**Source records**
◆ ◆ ◆ ◆ ◆

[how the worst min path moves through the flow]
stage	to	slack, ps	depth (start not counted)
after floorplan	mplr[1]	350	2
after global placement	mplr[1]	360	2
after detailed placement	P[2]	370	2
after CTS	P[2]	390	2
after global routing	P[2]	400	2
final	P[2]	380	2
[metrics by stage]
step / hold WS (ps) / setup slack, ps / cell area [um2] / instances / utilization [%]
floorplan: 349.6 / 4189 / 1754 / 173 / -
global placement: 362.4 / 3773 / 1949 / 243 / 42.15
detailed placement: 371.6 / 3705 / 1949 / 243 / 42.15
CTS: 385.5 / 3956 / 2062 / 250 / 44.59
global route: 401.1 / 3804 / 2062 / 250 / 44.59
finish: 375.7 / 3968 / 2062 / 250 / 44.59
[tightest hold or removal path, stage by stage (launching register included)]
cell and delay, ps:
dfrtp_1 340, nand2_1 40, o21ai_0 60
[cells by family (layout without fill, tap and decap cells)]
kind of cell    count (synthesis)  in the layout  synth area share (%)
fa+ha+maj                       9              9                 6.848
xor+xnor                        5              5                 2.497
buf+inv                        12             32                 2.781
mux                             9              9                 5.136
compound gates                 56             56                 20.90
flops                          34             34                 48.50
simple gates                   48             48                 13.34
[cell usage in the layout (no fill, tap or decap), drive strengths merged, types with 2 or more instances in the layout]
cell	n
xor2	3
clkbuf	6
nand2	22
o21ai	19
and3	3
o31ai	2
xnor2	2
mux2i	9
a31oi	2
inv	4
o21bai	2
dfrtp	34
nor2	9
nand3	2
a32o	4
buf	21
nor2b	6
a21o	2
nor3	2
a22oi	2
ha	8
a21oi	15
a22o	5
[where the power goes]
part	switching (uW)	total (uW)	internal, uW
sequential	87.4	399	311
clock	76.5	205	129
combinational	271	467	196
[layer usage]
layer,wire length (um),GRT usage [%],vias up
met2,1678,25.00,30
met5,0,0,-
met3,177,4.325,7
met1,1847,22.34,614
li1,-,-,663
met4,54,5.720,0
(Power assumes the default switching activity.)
**src/rtl/template_match_scorer.sv**
```systemverilog
// rtl/template_match_scorer.sv - scores a 16x16 canvas sample against a template row by row
// Rows are XNORed into a stage-1 register, then popcounted into the accumulator on the next edge.
module template_match_scorer #(
    parameter logic [8:0] THRESH = 9'd200
) (
    input  logic        clk,
    input  logic        rst_n,
    input  logic        start,
    output logic [3:0]  rom_addr,
    input  logic [0:15] rom_char,
    output logic [3:0]  can_addr,
    input  logic [0:15] can_row,
    output logic        busy,
    output logic        done,
    output logic [8:0]  score,
    output logic        match
);

    localparam logic [1:0] S_IDLE  = 2'd0;
    localparam logic [1:0] S_SCAN  = 2'd1;
    localparam logic [1:0] S_FLUSH = 2'd2;
    localparam logic [1:0] S_DONE  = 2'd3;

    logic [1:0]  state_q, state_d;
    logic [3:0]  row_q, row_d;
    logic [8:0]  acc_q, acc_d;
    logic [0:15] stage_q, stage_d;
    logic [8:0]  score_q, score_d;
    logic        match_q, match_d;

    logic [4:0]  pop;
    logic [8:0]  sum;

    always_comb begin
        pop = 5'd0;
        for (int i = 0; i < 16; i++) begin
            pop = pop + {4'd0, stage_q[i]};
        end
    end

    assign sum = acc_q + {4'd0, pop};

    always_comb begin
        state_d = state_q;
        row_d   = row_q;
        acc_d   = acc_q;
        stage_d = stage_q;
        score_d = score_q;
        match_d = match_q;
        case (state_q)
            S_IDLE: begin
                if (start) begin
                    state_d = S_SCAN;
                    row_d   = 4'd0;
                    acc_d   = 9'd0;
                end
            end
            S_SCAN: begin
                stage_d = ~(rom_char ^ can_row);
                row_d   = row_q + 4'd1;
                // stage_q holds no captured row yet on the first scan edge
                if (row_q != 4'd0) begin
                    acc_d = sum;
                end
                if (row_q == 4'd15) begin
                    state_d = S_FLUSH;
                end
            end
            S_FLUSH: begin
                acc_d   = sum;
                score_d = sum;
                match_d = (sum >= THRESH);
                state_d = S_DONE;
            end
            default: begin
                state_d = S_IDLE;
            end
        endcase
    end

    always_ff @(posedge clk or negedge rst_n) begin
        if (!rst_n) begin
            state_q <= S_IDLE;
            row_q   <= 4'd0;
            acc_q   <= 9'd0;
            stage_q <= '0;
            score_q <= 9'd0;
            match_q <= 1'b0;
        end else begin
            state_q <= state_d;
            row_q   <= row_d;
            acc_q   <= acc_d;
            stage_q <= stage_d;
            score_q <= score_d;
            match_q <= match_d;
        end
    end

    assign rom_addr = row_q;
    assign can_addr = row_q;
    assign busy     = (state_q == S_SCAN) || (state_q == S_FLUSH);
    assign done     = (state_q == S_DONE);
    assign score    = score_q;
    assign match    = match_q;

endmodule

```
**config.mk**
```make
export PLATFORM = sky130hd
export DESIGN_NAME = template_match_scorer
export DESIGN_NICKNAME = d
export VERILOG_FILES = /design/src/rtl/template_match_scorer.sv
export SDC_FILE = /design/constraint.sdc
export NUM_CORES = 1
export LEC_CHECK = 0
export ABC_AREA = 1
export CAP_MARGIN = 15
export CORE_MARGIN = 2
export CORE_UTILIZATION = 45
export DETAILED_ROUTE_END_ITERATION = 8
export PLACE_DENSITY_LB_ADDON = 0.12
export SLEW_MARGIN = 15
export SYNTH_ARGS = -nofsm -noshare
export SYNTH_HDL_FRONTEND = slang
export SYNTH_SLANG_ARGS = --single-unit
export TNS_END_PERCENT = 20
```
**constraint.sdc**
```tcl
create_clock -name clk -period 5.7 [get_ports clk]
set_input_delay 0.855 -clock clk [delete_from_list [all_inputs] [get_ports clk]]
set_output_delay 0.855 -clock clk [all_outputs]
set_load 0.03 [all_outputs]
```
* Yosys cells after proc, flatten, opt, wreduce, memory -nomap -nowiden
Cells that the tools add are included. Widths: inputs -> output; s select.
Cells by class: add/sub/neg operators 17, magnitude comparators 1, equality and inequality tests 7, muxes and demuxes 8, bitwise operators 2, reduce and logical (&&, ||, !) cells 8
Operator list (count):
- $add 5x1->5 | 11
- $pmux 9 s3 | 1
- $mux 9 | 2
- $not 16->16 | 1
- $xor 16x16->16 | 1
- $add 9x5->9 | 1
- $ge 9x8->1 const B | 1
- $pmux 4 s2 | 1
- $ne 2x2->1 const B | 3
- $pmux 2 s3 | 1
- $add 4x1->5 | 1
- $add 3x1->4 | 1
- $add 4x1->4 const B | 1
- $eq 2x2->1 const B | 2
- $eq 4x4->1 const B | 1
- $mux 2 | 2
- $mux 4 | 1
- $reduce_and 2->1 | 2
- $reduce_bool 4->1 | 1
- $add 2x1->3 | 1
- $reduce_and 3->1 | 1
- $reduce_bool 3->1 | 1
- $add 1x1->2 | 1
- $eq 2x1->1 const B | 1
- 3 further kinds | 3
Storage, ports and cells: register bits 41, input port bits 35, word-level logic and storage cells 49

* Longest topological paths before layout
depth in word-level cells 18, gate-level depth with buffers 19, mapped depth without buffers 19

* Worst setup path before layout
No wires, ideal clock.
path kind register to register, from register acc_q[0], to register match_q, in the netlist match, data arrival time 3765 ps, data required time 5579 ps, path slack 1814 ps, cell stages (with the launch flop) 16, buffers on the path 0, clock period less this slack 3886 ps, path through dfrtp_1 fa_1 inv_1 fa_1 fa_1 fa_1 fa_1 fa_1 inv_1 nand3_1 nand2_1 nand2_1 nand3_1 nand2_1 nor2_2 a21oi_2
On the way: word-level cells in the longest chain between the ends 2
RTL lines:
- from (decl) | line 26 | logic [8:0] acc_q, acc_d;
- from (signal assigned) | line 85 | acc_q <= 9'd0;
- from (signal assigned) | line 92 | acc_q <= acc_d;
- $add 9x5->9 | line 41 | assign sum = acc_q + {4'd0, pop};
- $ge 9x8->1 | line 72 | match_d = (sum >= THRESH);
- to (signal assigned) | line 95 | match_q <= match_d;
- to (decl) | line 29 | logic match_q, match_d;
No other way between the ends. A chain may end at the register's enable or synchronous reset.

* Worst setup path in the final report
Ends and elaborated chain as after synthesis.

==> flow_summary_export.csv <==
group,metric,value,unit
place,dp_hpwl,3660,microns
synthesis,synth.area.mux_share,0,
layout,finalNonFillerCells,413,
clock_network,hold_buffers,0,
global_route,grt_use_met1,0.211,
clock_network,clk_latency,290,ps
synthesis,netlist_area,2510,sq um
synthesis,synth-seq-area-share,0.408,
sta,hold_violations,0,
sta,grt_setup_unrepaired,"no",
floorplanning,die_x,78.8,microns
floorplanning,io_pins,55,
clock_network,cts_root_buf,"clkbuf_8",
synthesis,synth-seq-cells,41,
place,dp_cells,406,
worst_setup_path,cp.required,5920,ps
clock_network,path_clk_slew,70,ps
sta,setup_tns,0,ps
worst_setup_path,cp-end-kind,"register",
floorplanning,die-height,78.8,microns
sta,slew_viol_final,0,
sta,setup_viol,0,
clock_network,post-cts-setup-buffers,0,
synthesis,synth_fa_ha_area_frac,0.165,
layout,area_growth,26.5,%
sta,maxSlewHeadroom,0.386,
global_route,grt_antenna_before_repair,0,
sta,skew,7.49,ps
sta,fin_crit,4060,ps
sta,worst_pin_slew,922,ps
hold_path,min_path_cells,2,
hold_path,whs_endpoint,"stage_q[6]",
global_route,gr-usage-met3,0.0375,
global_route,grt_pass1_vias,1864,
floorplanning,core,5440,sq um
clock_network,cts.sinks,41,
synthesis,synth_compound_area_frac,0.0940,
synthesis,yosysTopAreaCellShare,0.408,
worst_setup_path,cp-start-kind,"register",
synthesis,synth_top_area_cell,"dfrtp_1",
synthesis,postSynthCellCount,288,
floorplanning,die-area,6200,sq um
global_route,grt_first_pass_wirelength,8160,microns
layout,layout-drive-gt1-share,0.0733,
sta,final_min_period_over_clock_period,0.713,
hold_path,hold_path.class,"reg2reg",
worst_setup_path,ff2ff_setup_slack,1640,ps
clock_network,cts_tree,"done",
place,gp_congestion,0.808,
routing,drc_errors,0,
routing,first_iter_violations,73,
global_route,grt.busiest_layer,"met2",
worst_setup_path,r2r_end,"match",
global_route,grt_use_total,0.167,
hold_path,hp-start,"stage_q[6]",
sta,fmax,246,MHz
worst_setup_path,critPathArrivalTime,4290,ps
place,place_ws,1630,ps
worst_setup_path,crit_fanout,2,
global_route,gr-usage-met2,0.286,
floorplanning,std_cell_rows,27,
layout,layout_common_cells,"nand2_1 (58), clkdlybuf4s50_1 (53), inv_1 (47), dfrtp_1 (41), o21ai_0 (27)",
synthesis,synthTopCellsByArea,"dfrtp_1 (41%), fa_1 (9.6%), nand2_1 (8.7%), inv_1 (7.0%), ha_1 (7.0%)",
flow_run,max_cap_viol_count,0,
global_route,grt.overflow.total,0,
routing,postRouteAntennaNets,0,
place,io_buffers,54,
run_status,status,"completed",
routing,vias,1940,
synthesis,synth-simple-area-share,0.173,
global_route,grt_max_degree,42,
synthesis,synth.distinct_cells,26,
floorplanning,initial_core_util,0.462,
synthesis,yosys_warnings,0,
routing,wire_per_inst,11.4,microns
clock_network,ctsLongestPathBuffers,2,
synthesis,synth_top_family_by_area,"simple AND/OR/NAND/NOR gates",
routing,wl,4710,microns
synthesis,syn_area_per_cell,8.73,sq um
routing,dr.pass1.iters,4,
synthesis,synth_xor_area_frac,0.0662,
layout,fin_util,0.585,
routing,avgViaCountPerCell,4.70,
layout,final_common_cell,"nand2_1",
worst_setup_path,r2r_cells,16,
synthesis,synth_nets,349,
layout,antenna_cells,0,
worst_setup_path,reg2reg_from,"acc_q[0]",
clock_network,htree_levels,2,
clock_network,cts_resized,0,
layout,nNetsFinal,402,
clock_network,numCtsBuffers,5,
sta,worst_slack,1640,ps
worst_setup_path,path_class,"reg2reg",
## synthesized netlist by cell type, drive strengths merged
cell type	instances
a21oi	7
nor3	1
fa	12
buf	4
ha	14
nand2	67
o21ai	33
a31oi	2
or2	2
xor2	19
o22ai	2
o31ai	1
nand4	3
clkbuf	4
inv	51
nor2	13
nand3	12
dfrtp	41
## metrics by stage
stage | hold slack (ps) | cell area, sq um
4_1_cts | 492 | 3180
2_1_floorplan | 453 | 2510
6_report | 485 | 3180
3_5_place_dp | 474 | 3100
3_3_place_gp | 467 | 3100
5_1_grt | 524 | 3180
## how the worst max path moves through the flow
stage | from | end | cells after the start
6_report | acc_q[0] | match | 16
5_1_grt | acc_q[0] | match | 16
4_1_cts | acc_q[0] | match | 16
3_5_place_dp | acc_q[0] | match | 15
3_3_place_gp | acc_q[0] | match | 15
2_1_floorplan | acc_q[0] | match | 15
## critical path, cell delays in order (launching register included)
cell,delay [ps]
dfrtp_1,400
fa_1,540
inv_1,60
fa_1,490
fa_1,540
fa_1,420
fa_1,420
fa_1,420
inv_1,90
nand3_1,90
nand2_1,100
nand2_1,70
nand2_1,60
nand2_1,60
nand2_2,70
nand3_2,80
a21oi_2,100
## flip-flops by register name (all words and copies together), names as in the netlist
signal	count
acc_q	9
can_addr	4
match	1
score	9
stage_q	16
state_q	2
## layer usage
metal | wire [microns] | vias up
li1 | - | 998
met1 | 2130 | 880
met2 | 2240 | 54
met3 | 240 | 8
met4 | 93 | 0
met5 | 0 | -
## kinds of logic (layout without fill, tap and decap cells)
| family | Yosys count | in the layout |
|---|---|---|
| AND/OR/NAND/NOR | 98 | 98 |
| buffers and inverters | 59 | 112 |
| XOR/XNOR | 19 | 19 |
| flip-flops | 41 | 41 |
| adder cells (fa/ha/maj) | 26 | 26 |
| AO/OA/AOI/OAI | 45 | 45 |
## final cells by class
cell class / instances / area [sq um]
Sequential cell: 41 / 1030
Inverter: 51 / 191
Tap cell: 72 / 90.1
Multi-Input combinational cell: 188 / 1250
Fill cell: 528 / 2260
Clock buffer: 7 / 86.3
Timing Repair Buffer: 54 / 536
Power is not shown: default switching activity piles up to over one toggle a cycle in this logic, so the estimate is an artifact.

◆ ◆ ◆ ◆ ◆

**Task statement**
Copy out all lines above that include the string "placement".

**Response box**
after global placement	mplr[1]	360	2
after detailed placement	P[2]	370	2
global placement: 362.4 / 3773 / 1949 / 243 / 42.15
detailed placement: 371.6 / 3705 / 1949 / 243 / 42.15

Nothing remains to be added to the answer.